が,その一点以外の可能性をすべて捨てて,その結果,今このステージにいるという,圧倒的な事実。
● 息をするのも憚られるような濃密な緊張感が,客席を支配する。その何ものかに圧倒される快感というのがたしかにある。
● まず,藝大。指揮はラースロー・ティハニ氏。ハンガリーの人。
藝大でも奏者の多くは女子。が,数は少ないながら,男子もしっかりとそこにいる。男子がしっかりとそこにいることの安心感のようなものがある。何だろうね,これ。
● 歌舞音曲は女のものという風潮というか色合いというか,それは今でもあるのか。それとも過去のものになったのか。
どうも今でもあるのじゃないかと思う。が,楽器を操る男子がひと頃よりは増えているようにも思える。
それって,男が女に取り込まれている(男女差がなくなってきている。ただし,女寄りの方向に)からで,歌舞音曲は女のものという命題が否定されつつあることの証左にはならないように思う。
という埒のないことを思ったりしたんだけど。
● 次は桐朋。女子比率は藝大より高い。もちろん,だからダメということではまったくない。何というのかなぁ,東正位の貫禄というのかなぁ,確信のようなものを感じるんですよ。
これでいいんだ,自分たちのやってきたことは間違っていないんだ,っていう確信。臆せず,グイグイ前に出る迫力。
この音大フェスは何度か聴いているんだけど,桐朋から感じるのはこのことだ。
● 指揮は中田延亮さん。経歴が面白い。筑波大学の医学部(筑波では学部とは言わないらしいのだが)を途中で飛びだして,音楽の世界に転んだ。医師免許は放棄したのだろう。

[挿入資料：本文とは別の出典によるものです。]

From an optimization exercise on the open Yosys and OpenROAD flow, aimed at small area, a short achievable clock period and few clock cycles per item; shortcuts taken in it are not production practice.
Only simulation tests tie the RTL to the original design; equivalence was not proved.
Power is estimated from default activity; no workload was simulated.

Design script_token_lexer_top, start of the top module:
module script_token_lexer_top #(
	parameter int TEXT_MAX = stl_pkg::TEXT_MAX_DEF
) (
	input  logic              clk,
	input  logic              arst_n,
	input  logic              in_valid,
	output logic              in_stall,
	input  logic [8:0]        in_item,
	output logic              out_valid,
	input  logic              out_stall,
	output logic [92:0]       out_item,
	input  logic              cfg_valid,
	output logic              cfg_ready,
	input  logic              cfg_data
);
Settings: LEC_CHECK=0, CAP_MARGIN=20, CORE_MARGIN=2, CORE_UTILIZATION=65, CTS_BUF_LIST=sky130_fd_sc_hd__clkbuf_4 sky130_fd_sc_hd__clkbuf_8, CTS_CLUSTER_DIAMETER=100, CTS_CLUSTER_SIZE=30, SETUP_SLACK_MARGIN=2.0, SLEW_MARGIN=20; clock period 5.0 ns.
standard.sh (not shown) runs the stock make flow with config.mk's settings and CLKGATE_MAP_FILE= SYNTH_SCRIPT=/design/flow/synth_recipe.tcl, a recipe that flattens the netlist after the stock synthesis.
==> flow/flow/run.sh <==
#!/bin/bash
# Layout flow: the standard flow, with the port buffers that placement
# inserts made plain buffers (sky130_fd_sc_hd__buf_1) instead of the
# delay cells buffer_ports picks by default. Everything else is the
# standard flow (standard.sh), synthesis included.
set -e
cp standard.sh standard_sh_copy.txt
export BUFFER_PORTS_ARGS="-buffer_cell sky130_fd_sc_hd__buf_1"
bash standard.sh > standard.log 2>&1
The starting point completed without violations.
Testbench counts at the start, summed over its fixed seeds: cycles 44,563, items 44,472.
Change:
==> flow/flow/run.sh (replaced) <==
#!/bin/bash
# Layout flow: the standard flow (standard.sh, synthesis included) with
# two changes to how the layout is built:
# - the port buffers that placement inserts are plain buffers
#   (sky130_fd_sc_hd__buf_1) instead of the delay cells buffer_ports
#   picks by default;
# - clock tree synthesis uses clkbuf_8 buffers and no dummy loads.
set -e
cp standard.sh standard_sh_copy.txt
export BUFFER_PORTS_ARGS="-buffer_cell sky130_fd_sc_hd__buf_1"
export CTS_ARGS="-sink_clustering_enable -repair_clock_nets -sink_clustering_size 30 -sink_clustering_max_diameter 100 -buf_list sky130_fd_sc_hd__clkbuf_8 -dont_use_dummy_load"
bash standard.sh > standard.log 2>&1
Settings changed: CTS_BUF_LIST sky130_fd_sc_hd__clkbuf_4 sky130_fd_sc_hd__clkbuf_8 to unset, CTS_CLUSTER_DIAMETER 100 to unset, CTS_CLUSTER_SIZE 30 to unset, SETUP_SLACK_MARGIN 2.0 to 2.3.
Core utilization grows by 5.3 points.
Combinational power climbs by about a fifth.
Design area rises by a little under a tenth.
Wire length rose by roughly a tenth.
Register-to-register slack improves by 0.02 ns.
Via count is higher by a little under a tenth.
Die area stays the same.
Fmax climbs slightly.
Sequential share of layout area drops by 2.3 points.
Change:
Settings changed: SETUP_SLACK_MARGIN 2.3 to 2.0.
Outcome:
- register-to-register slack got worse by 0.02 ns
- count of clock-buffer cells in the layout stays the same
- utilization drops by 6.4 points
- sequential power climbs by a few percent
- die area does not change
- non-clock buffer count drops by 62
- cell area drops by a little under a tenth
- sequential share of layout area climbs by 2.8 points
- clock skew drops by 0.0044 ns

script_token_lexer_top, a different RTL version from the one above (not shown whole).
Size: ~160 flip-flops, about 110 I/O pins, about 11000 µm² of cells after synthesis.
clock: 5.0 ns
lec_check: 0
cap_margin: 20
core_margin: 2
core_utilization: 65
cts_buf_list: sky130_fd_sc_hd__clkbuf_4 sky130_fd_sc_hd__clkbuf_8
setup_slack_margin: 1.5
slew_margin: 20
==> flow/flow/run.sh <==
#!/bin/bash
# Layout flow: the standard flow, with the port buffers that placement
# inserts made plain buffers (sky130_fd_sc_hd__buf_2) instead of the
# delay cells buffer_ports picks by default. Everything else is the
# standard flow (standard.sh), synthesis included.
set -e
cp standard.sh standard_sh_copy.txt
export BUFFER_PORTS_ARGS="-buffer_cell sky130_fd_sc_hd__buf_2"
bash standard.sh > standard.log 2>&1
Testbench counts at the start, summed over its fixed seeds: cycles 44,563, items 44,472.
Rerun with:
==> flow/run.sh (new file) <==
#!/bin/bash
# synth_recipe.tcl (not shown) runs the flow's synth.tcl, then flattens the netlist and writes it again
# the make line also repeats each setting of config.mk as NAME=value (left out here)
make -C /OpenROAD-flow-scripts/flow DESIGN_CONFIG=/design/flow/config.mk WORK_HOME=/design/flow/orfs CLKGATE_MAP_FILE= SYNTH_SCRIPT=/design/flow/synth_recipe.tcl finish
--- a/flow/config.mk
+++ b/flow/config.mk
@@ -7,2 +7,3 @@
 export LEC_CHECK = 0
+export ABC_CLOCK_PERIOD_IN_PS = 2000
 export CAP_MARGIN = 20
removed: flow/flow/run.sh
removed: flow/standard.sh
What happened:
- sequential cell count is unchanged
- die area is unchanged
- final area climbs by a few percent
Rerun with:
--- a/flow/config.mk
+++ b/flow/config.mk
@@ -7,3 +7,2 @@
 export LEC_CHECK = 0
-export ABC_CLOCK_PERIOD_IN_PS = 2000
 export CAP_MARGIN = 20
@@ -12,3 +11,2 @@
 export CTS_BUF_LIST = sky130_fd_sc_hd__clkbuf_4 sky130_fd_sc_hd__clkbuf_8
-export SETUP_SLACK_MARGIN = 1.5
 export SLEW_MARGIN = 20
What happened: The changed run finished clean. Count of clock-buffer cells in the layout goes down by 3. Design area goes down slightly. Final cell count goes down slightly. Sequential power barely changes. Critical path depth goes up by 2.
Rerun with:
==> flow/flow/run.sh (new file) <==
#!/bin/bash
# Layout flow: the standard flow, with the port buffers that placement
# inserts made plain buffers (sky130_fd_sc_hd__buf_2) instead of the
# delay cells buffer_ports picks by default. Everything else is the
# standard flow (standard.sh), synthesis included.
set -e
cp standard.sh standard_sh_copy.txt
export BUFFER_PORTS_ARGS="-buffer_cell sky130_fd_sc_hd__buf_2"
bash standard.sh > standard.log 2>&1
==> flow/standard.sh (new file) <==
#!/bin/bash
# synth_recipe.tcl (not shown) runs the flow's synth.tcl, then flattens the netlist and writes it again
# the make line also repeats each setting of config.mk as NAME=value (left out here)
make -C /OpenROAD-flow-scripts/flow DESIGN_CONFIG=/design/flow/config.mk WORK_HOME=/design/flow/orfs CLKGATE_MAP_FILE= SYNTH_SCRIPT=/design/flow/synth_recipe.tcl "${@:-finish}"
--- a/flow/config.mk
+++ b/flow/config.mk
@@ -11,2 +11,3 @@
 export CTS_BUF_LIST = sky130_fd_sc_hd__clkbuf_4 sky130_fd_sc_hd__clkbuf_8
+export SETUP_SLACK_MARGIN = 2.5
 export SLEW_MARGIN = 20
removed: flow/run.sh
What happened:
- The changed run completed with no timing, DRC or antenna violations
- via count goes up by 19%
- power came out higher by 29%
- cell area came out higher by 17%
- worst hold slack improved by 0.013 ns
Rerun with:
==> flow/flow/run.sh (replaced) <==
#!/bin/bash
# Layout flow: the standard flow, with the port buffers that placement
# inserts made plain buffers (sky130_fd_sc_hd__buf_1) instead of the
# delay cells buffer_ports picks by default. Everything else is the
# standard flow (standard.sh), synthesis included.
set -e
cp standard.sh standard_sh_copy.txt
export BUFFER_PORTS_ARGS="-buffer_cell sky130_fd_sc_hd__buf_1"
bash standard.sh > standard.log 2>&1
--- a/flow/config.mk
+++ b/flow/config.mk
@@ -11,3 +11,5 @@
 export CTS_BUF_LIST = sky130_fd_sc_hd__clkbuf_4 sky130_fd_sc_hd__clkbuf_8
-export SETUP_SLACK_MARGIN = 2.5
+export CTS_CLUSTER_DIAMETER = 100
+export CTS_CLUSTER_SIZE = 30
+export SETUP_SLACK_MARGIN = 1.6
 export SLEW_MARGIN = 20
What happened: Clock skew is higher by 0.0060 ns; sequential share of layout area grows by 6.4 points; setup slack gets better by 0.061 ns; non-clock buffer count falls by 147; area after synthesis does not change; via count decreases by 16%.
Rerun with:
==> flow/flow/run.sh (replaced) <==
#!/bin/bash
# Layout flow: the standard flow, with the port buffers that placement
# inserts made plain buffers (sky130_fd_sc_hd__buf_2) instead of the
# delay cells buffer_ports picks by default. Everything else is the
# standard flow (standard.sh), synthesis included.
set -e
cp standard.sh standard_sh_copy.txt
export BUFFER_PORTS_ARGS="-buffer_cell sky130_fd_sc_hd__buf_2"
bash standard.sh > standard.log 2>&1
--- a/flow/config.mk
+++ b/flow/config.mk
@@ -11,5 +11,2 @@
 export CTS_BUF_LIST = sky130_fd_sc_hd__clkbuf_4 sky130_fd_sc_hd__clkbuf_8
-export CTS_CLUSTER_DIAMETER = 100
-export CTS_CLUSTER_SIZE = 30
-export SETUP_SLACK_MARGIN = 1.6
 export SLEW_MARGIN = 20
Routed wire length decreases slightly; via count went down slightly; combinational power shrinks slightly; count of clock-buffer cells in the layout stays the same; worst hold slack got worse by 0.010 ns; final area shrinks slightly; non-clock buffer count shrinks by 13.

## what the ideal ports hide
In the flow no input, the clock included, has a driving cell. The finished layouts below were timed again as built, in two steps.
Step 1, drivers: a clkbuf_16 drives clk and a buf_2 each remaining input, both assumed.
Step 2 times the ports against the registers' clock, not the clock port: input delays grow and output delays shrink by t, the midpoint of the rising clock arrivals with the driver on.
Slacks: ideal ports / drivers / drivers and shift; pairs: ideal ports / drivers.
run	t (ns)	setup slack, ns	worst hold slack (ns)	worst setup path after step 2
the first run of note 1	0.508	1.936 / 1.936 / 1.879	0.457 / 0.457 / 0.457	input to register
the second run of note 1	0.497	1.961 / 1.961 / 1.939	0.462 / 0.462 / 0.462	input to register
the third run of note 1	0.489	1.940 / 1.940 / 1.812	0.454 / 0.454 / 0.454	input to register
the first run of note 2	0.503	1.620 / 1.620 / 1.620	0.496 / 0.496 / 0.496	register to register
the second run of note 2	0.504	1.516 / 1.516 / 1.488	0.471 / 0.471 / 0.471	input to register
the third run of note 2	0.518	1.111 / 1.111 / 1.111	0.483 / 0.483 / 0.483	register to register
the fourth run of note 2	0.534	1.595 / 1.595 / 1.595	0.496 / 0.496 / 0.496	register to register
the fifth run of note 2	0.515	1.656 / 1.656 / 1.656	0.486 / 0.486 / 0.486	register to register
the sixth run of note 2	0.504	1.213 / 1.213 / 1.213	0.475 / 0.475 / 0.475	register to register
After both steps setup and hold are still met in every run listed. For the third run of note 1, which loses most, drivers alone change the setup slack by 0.000 ns; drivers and shift together by -0.128 ns.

世間一般からすればモッタイナイの典型例。しかし,やむにやまれぬ大和魂。
ときどき,いるよね。勉強もできちゃったから医学部に行ったけど,やっぱり自分のいるところはここじゃないと気づいて(という言い方でいいんだろうか)音楽の世界に飛びこむ人。
● チケットの1,000円は,このイベントを開催するのに必要な装置と労力を考えれば,ほとんどタダに近いだろう。無料というのも何だから,いくらかいただくことにしましょうか,という感じなんでしょうかね。
いや,奏者は学生なんだし,指揮者も手弁当なのかもしれない(日本を代表する指揮者が登場するんだけど)。だとすると,チケット収入だけで賄えているはずだ。
が,その場合は,演奏する側がボランティアということになるわけで,いずれにしても,ぼくらはそのおこぼれに与っている。
● 電車賃が4千円かかるんだけど,これはそれでも聴きに行きたい演奏会。
来年から東京に出向くのは抑制しようと思っている。最低でも半分にしたいのだけど,どうしても残ってしまうものがあって,これはそのひとつですね。